NOTE DAS is warranted where the macro-cellular network alone cannot deliver the required in-building signal level. (1.3)

NOTE The typical triggers are building area above approximately 50,000 sq ft, RF-attenuating construction (cast-in-place concrete, metal-clad or low-emissivity glazing), underground or structured parking, and large-venue or arena occupancies. Coverage need is established by survey of the as-built or modeled macro signal, not assumed; a building that already meets the design target on every floor does not require a DAS. (1.4)

NOTE Cellular DAS and public-safety responder radio enhancement are distinct systems with separate regulatory frameworks, amplifiers, antennas, and approvals. (1.5)

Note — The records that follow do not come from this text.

[config.mk]
export PLATFORM = sky130hd
export DESIGN_NAME = dma_irq_regbank
export DESIGN_NICKNAME = d
export VERILOG_FILES = /design/src/rtl/dma_irq_regbank.sv
export SDC_FILE = /design/constraint.sdc
export NUM_CORES = 1
export LEC_CHECK = 0
export BUFFER_PORTS_ARGS = -buffer_cell sky130_fd_sc_hd__buf_2
export CAP_MARGIN = 20
export CORE_MARGIN = 2
export CORE_UTILIZATION = 30
export DETAILED_ROUTE_END_ITERATION = 8
export SYNTH_ARGS = -nofsm -noshare
export SYNTH_HDL_FRONTEND = slang
export SYNTH_SLANG_ARGS = --single-unit
[constraint.sdc]
create_clock -name clk -period 3.7 [get_ports clk]
set_input_delay 0.74 -clock clk [delete_from_list [all_inputs] [get_ports clk]]
set_output_delay 0.74 -clock clk [all_outputs]
set_load 0.005 [all_outputs]
[src/rtl/dma_irq_regbank.sv]
module dma_irq_regbank #(
  parameter int ADDR_W = 12,
  parameter int ACCT_W = 8,
  parameter int BYTE_W = 32,
  parameter int BEAT_W = 16
) (
  input  logic              clk,
  input  logic              rst_n,
  input  logic [ADDR_W-1:0] reg_addr,
  input  logic              reg_rd,
  input  logic              reg_wr,
  input  logic [31:0]       reg_wdata,
  output logic [31:0]       reg_rdata,
  input  logic              ev_xfer_done,
  input  logic              ev_wdata_err,
  input  logic              ev_rdata_err,
  input  logic              ev_ddesc_err,
  input  logic              ev_sdesc_err,
  input  logic              ev_ddesc_done,
  input  logic              src_acct_inc,
  input  logic              dst_acct_inc,
  input  logic              beat_vld,
  input  logic [BEAT_W-1:0] beat_bytes,
  output logic              irq
);
  localparam logic [ADDR_W-1:0] A_STAT = ADDR_W'('h100);
  localparam logic [ADDR_W-1:0] A_MASK = ADDR_W'('h104);
  localparam logic [ADDR_W-1:0] A_UNM  = ADDR_W'('h108);
  localparam logic [ADDR_W-1:0] A_MSK  = ADDR_W'('h10C);
  localparam logic [ADDR_W-1:0] A_BYTE = ADDR_W'('h188);
  localparam logic [ADDR_W-1:0] A_SACC = ADDR_W'('h190);
  localparam logic [ADDR_W-1:0] A_DACC = ADDR_W'('h194);
  localparam logic [ACCT_W-1:0] ACC_ONE = ACCT_W'(1);

  logic [11:0]       stat_q, mask_q, st_set, st_clr;
  logic [ACCT_W-1:0] sacc_q, dacc_q;
  logic [BYTE_W-1:0] bytes_q;
  logic [BYTE_W:0]   bsum;

  wire h_stat = reg_addr == A_STAT;
  wire h_mask = reg_addr == A_MASK;
  wire h_unm  = reg_addr == A_UNM;
  wire h_msk  = reg_addr == A_MSK;
  wire h_byte = reg_addr == A_BYTE;
  wire h_sacc = reg_addr == A_SACC;
  wire h_dacc = reg_addr == A_DACC;
  wire mapped = h_stat | h_mask | h_unm | h_msk | h_byte | h_sacc | h_dacc;
  wire bad    = (reg_rd | reg_wr) & ~mapped;

  wire sacc_rd   = reg_rd & h_sacc;
  wire dacc_rd   = reg_rd & h_dacc;
  wire sacc_full = &sacc_q;
  wire dacc_full = &dacc_q;
  wire sacc_err  = src_acct_inc & sacc_full & ~sacc_rd;
  wire dacc_err  = dst_acct_inc & dacc_full & ~dacc_rd;

  wire bwr = reg_wr & h_byte;
  assign bsum = {1'b0, bytes_q} + {{(BYTE_W + 1 - BEAT_W){1'b0}}, beat_bytes};
  wire b_ovf = beat_vld & ~bwr & bsum[BYTE_W];

  assign st_set = {1'b0, ev_xfer_done, ev_wdata_err, ev_rdata_err, ev_ddesc_err,
                   ev_sdesc_err, dacc_err, sacc_err, b_ovf, ev_ddesc_done, 1'b0, bad};
  assign st_clr = (reg_wr & h_stat) ? reg_wdata[11:0] : 12'h000;

  always_ff @(posedge clk or negedge rst_n) begin
    if (!rst_n) begin
      stat_q  <= '0;
      mask_q  <= '1;
      sacc_q  <= '0;
      dacc_q  <= '0;
      bytes_q <= '0;
    end else begin
      stat_q <= (stat_q & ~st_clr) | st_set;
      if (reg_wr & h_unm)      mask_q <= mask_q & ~reg_wdata[11:0];
      else if (reg_wr & h_msk) mask_q <= mask_q | reg_wdata[11:0];
      if (sacc_rd)                         sacc_q <= src_acct_inc ? ACC_ONE : '0;
      else if (src_acct_inc & ~sacc_full)  sacc_q <= sacc_q + ACC_ONE;
      if (dacc_rd)                         dacc_q <= dst_acct_inc ? ACC_ONE : '0;
      else if (dst_acct_inc & ~dacc_full)  dacc_q <= dacc_q + ACC_ONE;
      if (bwr)           bytes_q <= reg_wdata[BYTE_W-1:0];
      else if (beat_vld) bytes_q <= bsum[BYTE_W-1:0];
    end
  end

  always_comb begin
    reg_rdata = '0;
    if (reg_rd) begin
      if (h_stat)      reg_rdata = 32'(stat_q);
      else if (h_mask) reg_rdata = 32'(mask_q);
      else if (h_byte) reg_rdata = 32'(bytes_q);
      else if (h_sacc) reg_rdata = 32'(sacc_q);
      else if (h_dacc) reg_rdata = 32'(dacc_q);
    end
  end

  assign irq = |(stat_q & ~mask_q);


  evt_wins_chk: assert property (@(posedge clk) disable iff (!rst_n)
    ev_xfer_done |=> stat_q[10]);

  w1c_chk: assert property (@(posedge clk) disable iff (!rst_n)
    (reg_wr && h_stat && reg_wdata[9] && !ev_wdata_err) |=> !stat_q[9]);

  unmask_chk: assert property (@(posedge clk) disable iff (!rst_n)
    (reg_wr && h_unm) |=> ((mask_q & $past(reg_wdata[11:0])) == 12'h000));

  irq_src_chk: assert property (@(posedge clk) disable iff (!rst_n)
    irq |-> (stat_q != 12'h000));

  acct_clr_chk: assert property (@(posedge clk) disable iff (!rst_n)
    (sacc_rd && !src_acct_inc) |=> (sacc_q == '0));

  acct_sat_chk: assert property (@(posedge clk) disable iff (!rst_n)
    (dst_acct_inc && dacc_full && !dacc_rd) |=> (stat_q[5] && dacc_full));

  bad_addr_chk: assert property (@(posedge clk) disable iff (!rst_n)
    bad |=> stat_q[0]);
endmodule

==> results.cfg <==
[synthesis]
yosys.area_share.simple = 0.205
synth_edf_count = 0
synth_area_leaders = dfrtp_1, mux2i_1, dfstp_2
syn-cell-area_um2 = 4930
synth.avg_cell_area_um2 = 8.81
synth_commonest_cells = nand2_1, dfrtp_1, o21ai_0
ys_async_sr_fraction = 1.00
synthAdderAreaFrac = 0.0498
synth-compound-area-share = 0.177
syn_nets = 651
synth_largest_area_cell = dfrtp_1
synth_top_area_frac = 0.305
syn_inst = 559
ys_ff_latch = 72
synthFlopType = dfrtp_1
synth_top_family_by_area = simple AND/OR/NAND/NOR gates
ys.warnings.count = 0
seq_area_frac_synth = 0.369
netlist-cell-type-count = 58
synthXorXnorAreaFrac = 0.0693
muxShareOfSynthArea = 0.0924
yosysMostFrequentCell = nand2_1

[grt]
grt_use_met1 = 0.230
grt_use_met2 = 0.255
grt_usage = 0.162
grt_pass1_wl_um = 22700
overflow = 0
grtUsageMet3 = 0.0292
grt_pass1_vias = 4290
top_usage_layer = met2
antenna_found_initial = 0
grt_max_degree = 41

[setup_path]
cp-start-kind = input pin
crit_path_cell_trace = buf_2 > nor4b_4 > nand2_2 > nor2_1 > nand2_1 > buf_4 > o21ai_0 > o311a_1 > buf_2
end_kind = output pin
path_max_fanout = 14
cp_common_cell = buf_2
crit_type = input pin to output pin
cpPeakStageDelay_ns = 0.35
crit_arrival_ns = 2.59
cp_data_required_time_ns = 2.96
slowest_stage = nor4b_4

[clock_tree]
htree_levels = 3
clockBufferDepth = 2
cts_setup_buffers = 0
numCtsBuffers = 9
cts_resized = 0
root_buffer = clkbuf_16
cts_tree = done
cts_sinks = 72
clk_pin_slew_worst_paths_ns = 0.06
clk_latency_ns = 0.34
hold_buffers = 0

[layout]
fillers = 1660
regArea_um2 = 1820
nNetsFinal = 750
antennaDiodeCount = 0
drive_gt1_frac = 0.244
multi_input_area_um2 = 2930
area_growth_pct = 21.6
fin_cells = 879
finish.instance_area_um2 = 5990

[place]
gp_congestion = 0.841
place_inst = 863
io_buffers = 105
placed_cell_area_um2 = 5720
dp_hpwl_um = 10500

[detailed_routing]
vias = 4421
finalWirelength_um = 14000
drtAntennaViolNets = 0
drtIter0Drc = 340
wire_per_inst_um = 15.9
drc = 0
drt-vias-per-instance = 5.03
dr.pass1.iters = 5

[power]
ir_drop_mv = 0.229
power_frac_clock = 0.243
power_switching_mw = 1.28
p_int_mw = 2.00
leakage_nw = 2.71
seqPwrFrac = 0.363
sw_frac_of_total = 0.391
power_frac_comb = 0.395
power_density_nw_per_um2 = 548

[floorplanning]
start_util = 0.309
die_area_um2 = 17500
die-width_um = 132
ios = 106
dieHeight_um = 132
core_area_um2 = 15900
rows = 46

[job]
cap_violations = 0

[sta]
final.setup.tns_ns = 0
fin_crit_sh = 0.900
rsz0062_at_grt = no
final-hold-violation-count = 0
worst_clock_skew_ns = 0.00852
report.final.slew_viol_count = 0
fmax_mhz = 300
setup-violations-final = 0
max_slew_margin = 0.447
fin_crit_ns = 3.33
tightest_slew_ns = 0.830
hold-worst-slack_ns = 0.501

[run_status]
status = finished, final reports clean

[min_path]
min_path_type = input pin to async pin
metrics by stage:
step | setup slack [ns] | power, mW | util
after floorplan | 0.896 | 2.11 | -
after global placement | 0.381 | 2.47 | 0.359
after detailed placement | 0.378 | 2.48 | 0.359
after CTS | 0.370 | 3.29 | 0.376
after global routing | 0.129 | 3.52 | 0.376
final | 0.371 | 3.28 | 0.376
layer usage:
metal  share of wire  wire, um  vias to the layer above
met2            0.46      6390                      117
met3           0.056       785                       10
met4          0.0087       122                        0
met1            0.48      6680                     2103
met5               0         0                        -
li1                -         -                     2191
worst paths after layout:
kind	from	end	slack, ns	cells past startpoint
worst min register to register	stat_q[0]$_DFF_PN0_	stat_q[0]$_DFF_PN0_	0.50	2
min in group clk	stat_q[0]$_DFF_PN0_	stat_q[0]$_DFF_PN0_	0.50	2
worst max register to register	bytes_q[0]$_DFFE_PN0P_	stat_q[3]$_DFF_PN0_	0.96	8
worst max-delay path	reg_addr[9]	reg_rdata[8]	0.37	9
max in group asynchronous	rst_n	async pin	2.44	2
worst min-delay path	rst_n	bytes_q[26]$_DFFE_PN0P_	0.50	1
cells by family after synthesis:
kind of cell,after synthesis
xor gates and xnor gates,39
DFF,72
adders and majority gates,19
buffers and inverters,45
muxes,44
and+or+nand+nor,202
AOI/OAI and AO/OA,138
cells in the final DEF (no fill, tap or decap), types with 3 or more instances in the layout:
master      count
or3_1           4
a21oi_1        35
nand2_1        80
ha_1           18
o21ai_0        41
o211ai_1        7
buf_4           6
nor2_1         37
nor2b_1        14
nand4_1         8
clkbuf_16       9
dfstp_2        12
nor3_1          9
inv_1          19
and3_1         28
buf_12          3
xnor2_1        18
a31oi_1         3
mux2i_1        32
dfrtp_1        60
a21o_1         12
xor2_1         21
mux2_2         12
buf_2         105
o22ai_1        12
a221oi_1        3
clkinvlp_4      4
nand3_1        10
power by group through the flow:
stage | Sequential [mW] | Clock (mW) | Combinational [mW]
2_1_floorplan | 1.13 | 0 | 0.984
3_3_place_gp | 1.20 | 0 | 1.28
3_5_place_dp | 1.20 | 0 | 1.27
4_1_cts | 1.19 | 0.816 | 1.29
5_1_grt | 1.22 | 0.848 | 1.45
6_report | 1.19 | 0.796 | 1.30
area by class of cell:
| type | instances | area share |
|---|---|---|
| timing repair buffer | 114 | 0.105 |
| clock inverter | 6 | 0.00731 |
| inverter | 19 | 0.0119 |
| clock buffer | 10 | 0.0382 |
| sequential | 72 | 0.303 |
| multi-input combinational | 442 | 0.489 |
| tap | 216 | 0.0451 |
critical path: cells and delay by family:
kind            cells  cell delay [ns]
buf+inv             3             0.52
simple gates        4             0.95
compound gates      2             0.37
No activity file was read; power rests on OpenSTA's default activity.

NOTE Commercial cellular DAS operates under FCC Part 20 and requires carrier coordination agreements; public-safety responder radio enhancement (ERRCS / BDA) operates under FCC Part 90, is governed by IFC Section 510, NFPA 72 Chapter 24, and NFPA 1 Chapter 11, uses UL 2524-listed amplifiers, and is approved by the fire AHJ. The two systems frequently share physical pathways (conduit, cable tray, riser sleeves) but use separate amplifiers, antennas, and regulatory approvals. Public-safety responder coverage is specified under Public Safety Radio Systems and is outside this standard. (1.6)

NOTE Scope boundary with adjacent telecommunications standards: structured cabling, telecommunications rooms, grounding busbars, and public address are specified under their respective standards. (1.8)

NOTE Backbone and horizontal structured cabling, telecommunications room provisioning, and cable-tray pathways are specified under Structured Cabling; telecommunications grounding busbars (TMGB/TGB) are specified under Telecommunications Bonding; public address and paging distribution is specified under Public Address And Paging. Where this standard requires pathways, bonding, or fiber backbone, those elements are furnished under the referenced standards unless the Contract Documents assign them here. (1.9)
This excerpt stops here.